Re: [PATCH] io_uring/sqpoll: Increase task_work submission batch size

public inbox for io-uring@vger.kernel.org
 help / color / mirror / Atom feed

From: Gabriel Krisman Bertazi <krisman@suse.de>
To: Jens Axboe <axboe@kernel.dk>
Cc: io-uring@vger.kernel.org
Subject: Re: [PATCH] io_uring/sqpoll: Increase task_work submission batch size
Date: Thu, 03 Apr 2025 21:18:15 -0400	[thread overview]
Message-ID: <87friod8rs.fsf@mailhost.krisman.be> (raw)
In-Reply-To: <94da2142-d7c1-46bb-bc35-05d0d1c28182@kernel.dk> (Jens Axboe's message of "Thu, 3 Apr 2025 14:26:40 -0600")

Jens Axboe <axboe@kernel.dk> writes:

> On 4/3/25 1:56 PM, Gabriel Krisman Bertazi wrote:
>> diff --git a/io_uring/sqpoll.c b/io_uring/sqpoll.c
>>  #define IORING_SQPOLL_CAP_ENTRIES_VALUE 8
>> -#define IORING_TW_CAP_ENTRIES_VALUE	8
>> +#define IORING_TW_CAP_ENTRIES_VALUE	1024
>
> That's a huge bump!
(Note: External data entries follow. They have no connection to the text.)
### src/rtl/pairMultPkg.sv
package pairMultPkg;
  // Width of the multiplier operand after padding to an even count.
  function automatic int evenWidth(input int n);
    return n + (n % 2);
  endfunction
endpackage

### src/rtl/pairRow.sv
// One row: (2*xHi + xLo) * Y on a single ripple carry chain.
module pairRow #(
  parameter int YW = 8
) (
  input  logic          xLo,
  input  logic          xHi,
  input  logic [YW-1:0] yIn,
  output logic [YW+1:0] rowOut
);
  localparam int CELLS = YW + 1;

  // yExt[j+1] holds y[j]; yExt[0] stands for y[-1] and yExt[YW+1] for y[YW].
  logic [YW+1:0] yExt;
  logic [CELLS:0] carry;
  logic [CELLS-1:0] sumBit;

  assign yExt = {1'b0, yIn, 1'b0};
  assign carry[0] = 1'b0;

  for (genvar j = 0; j < CELLS; j++) begin : g_cell
    logic termLo, termHi, lutOut;
    assign termLo = xLo & yExt[j+1];
    assign termHi = xHi & yExt[j];
    // lookup stage: XOR of the two AND terms
    assign lutOut = termLo ^ termHi;
    // carry stage: sum and majority carry
    assign sumBit[j]   = lutOut ^ carry[j];
    assign carry[j+1]  = lutOut ? carry[j] : termLo;
  end

  assign rowOut = {carry[CELLS], sumBit};
endmodule

### src/rtl/rowAccumulate.sv
// Ripple chain of adders summing rows weighted by 4^k.
module rowAccumulate #(
  parameter int YW   = 8,
  parameter int ROWS = 4,
  parameter int PW   = 16
) (
  input  logic [ROWS-1:0][YW+1:0] rowsIn,
  output logic [PW-1:0]           sumOut
);
  logic [PW-1:0] partial [ROWS+1];

  assign partial[0] = '0;

  for (genvar k = 0; k < ROWS; k++) begin : g_add
    logic [PW-1:0] term;
    assign term = PW'(rowsIn[k]) << (2 * k);
    assign partial[k+1] = partial[k] + term;
  end

  assign sumOut = partial[ROWS];
endmodule

### src/rtl/pairRowMult.sv
module pairRowMult
  import pairMultPkg::*;
#(
  parameter int XW      = 8,
  parameter int YW      = 8,
  parameter bit REG_OUT = 1'b1
) (
  input  logic             clk,
  input  logic             rstN,
  input  logic [XW-1:0]    xIn,
  input  logic [YW-1:0]    yIn,
  output logic [XW+YW-1:0] prodOut
);
  localparam int PXW  = evenWidth(XW);
  localparam int ROWS = PXW / 2;
  localparam int RW   = YW + 2;
  localparam int PW   = XW + YW;

  logic [PXW-1:0]          xPad;
  logic [ROWS-1:0][RW-1:0] rowRes;
  logic [PW-1:0]           combProd;
  logic [PW-1:0]           refProd;

  assign xPad = PXW'(xIn);

  for (genvar k = 0; k < ROWS; k++) begin : g_row
    pairRow #(.YW(YW)) u_row (
      .xLo   (xPad[2*k]),
      .xHi   (xPad[2*k+1]),
      .yIn   (yIn),
      .rowOut(rowRes[k])
    );

    logic [RW-1:0] rowRef;
    assign rowRef = RW'({xPad[2*k+1], xPad[2*k]}) * RW'(yIn);


    row_value_chk: assert property (@(posedge clk) disable iff (!rstN)
      rowRes[k] == rowRef)
      else $error("row %0d value mismatch", k);


    row_range_chk: assert property (@(posedge clk) disable iff (!rstN)
      rowRes[k] <= RW'(3) * RW'({YW{1'b1}}))
      else $error("row %0d exceeds range", k);
  end

  rowAccumulate #(.YW(YW), .ROWS(ROWS), .PW(PW)) u_acc (
    .rowsIn(rowRes),
    .sumOut(combProd)
  );

  assign refProd = PW'(xIn) * PW'(yIn);

  if (REG_OUT) begin : g_reg
    always_ff @(posedge clk or negedge rstN) begin
      if (!rstN) prodOut <= '0;
      else       prodOut <= combProd;
    end


    prod_reg_chk: assert property (@(posedge clk) disable iff (!rstN)
      1'b1 |=> prodOut == $past(refProd))
      else $error("registered product mismatch");
  end else begin : g_comb
    assign prodOut = combProd;


    prod_comb_chk: assert property (@(posedge clk) disable iff (!rstN)
      prodOut == refProd)
      else $error("combinational product mismatch");


    zero_operand_chk: assert property (@(posedge clk) disable iff (!rstN)
      (xIn == '0 || yIn == '0) |-> prodOut == '0)
      else $error("zero operand gave nonzero product");
  end
endmodule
This should not be a submission side thing, it's
> purely running the task work. For this test case, I'm assuming you don't
> see any io-wq activity, and hence everything is done purely inline from
> the SQPOLL thread?
> This confuses me a bit, as this should not be driving
> the queue depth at all, as submissions would be done by
> __io_sq_thread().

Indeed, the submission happens fully inside __io_sq_thread, and I can
confirm that from the profile.  What is interesting is that, once I lift
the cap, we end up spending more time inside io_submit_sqes, which means
it is able to drive more requests.

Let me share the profile in case it rings a bell:

This is perf-record on a slow kernel:

   - 49.30% io_sq_thread
      - 41.86% io_submit_sqes
         - 20.57% io_issue_sqe
            - 19.89% io_read
               - __io_read
                  - 18.19% blkdev_read_iter
                     - 17.84% blkdev_direct_IO.part.21
                        + 7.25% submit_bio_noacct_nocheck
                        + 6.49% bio_iov_iter_get_pages
                        + 1.80% bio_alloc_bioset
                          1.27% bio_set_pages_dirty
                  + 0.78% security_file_permission
         - 10.88% blk_finish_plug
            - __blk_flush_plug
               - 10.80% blk_mq_flush_plug_list.part.88
                  + 10.69% null_queue_rqs
           0.83% io_prep_rw
      - 4.11% io_sq_tw
         - 3.62% io_handle_tw_list
            - 2.76% ctx_flush_and_put.isra.72
                 2.67% __io_submit_flush_completions
              0.58% io_req_rw_complete
      + 1.15% io_sq_update_worktime.isra.9
        1.05% mutex_unlock
      + 1.05% getrusage

After my patch:

   - 50.07% io_sq_thread
      - 47.22% io_submit_sqes
         - 38.04% io_issue_sqe
            - 37.19% io_read
               - 37.10% __io_read
                  - 34.79% blkdev_read_iter
                     - 34.34% blkdev_direct_IO.part.21
                        + 21.01% submit_bio_noacct_nocheck
                        + 8.30% bio_iov_iter_get_pages
                        + 2.21% bio_alloc_bioset
                        + 1.52% bio_set_pages_dirty
                  + 1.19% security_file_permission
         - 3.29% blk_finish_plug
            - __blk_flush_plug
               - 3.27% blk_mq_flush_plug_list.part.88
                  - 3.25% null_queue_rqs
                     + null_queue_rq
           1.16% io_prep_rw
      - 2.25% io_sq_tw
         - tctx_task_work_run
            - 2.00% io_handle_tw_list
               - 1.08% ctx_flush_and_put.isra.72
                    1.07% __io_submit_flush_completions
                 0.68% io_req_rw_complete

> And that part only caps when there is more than a
> single ctx in there, which your case would not have. IOW, it should
> submit everything that's there and hence this change should not change
> the submission/queueing side of things. It only really deals with
> running the task_work that will post the completion.
>
> Maybe we should just not submit more until we've depleted the tw list?
>
> In any case, we can _probably_ make this 32 or something without
> worrying too much about it, though I would like to fully understand why
> it's slower. Maybe it's the getrusage() that we do for every loop? You
> could try and disable that just to see if it makes a difference?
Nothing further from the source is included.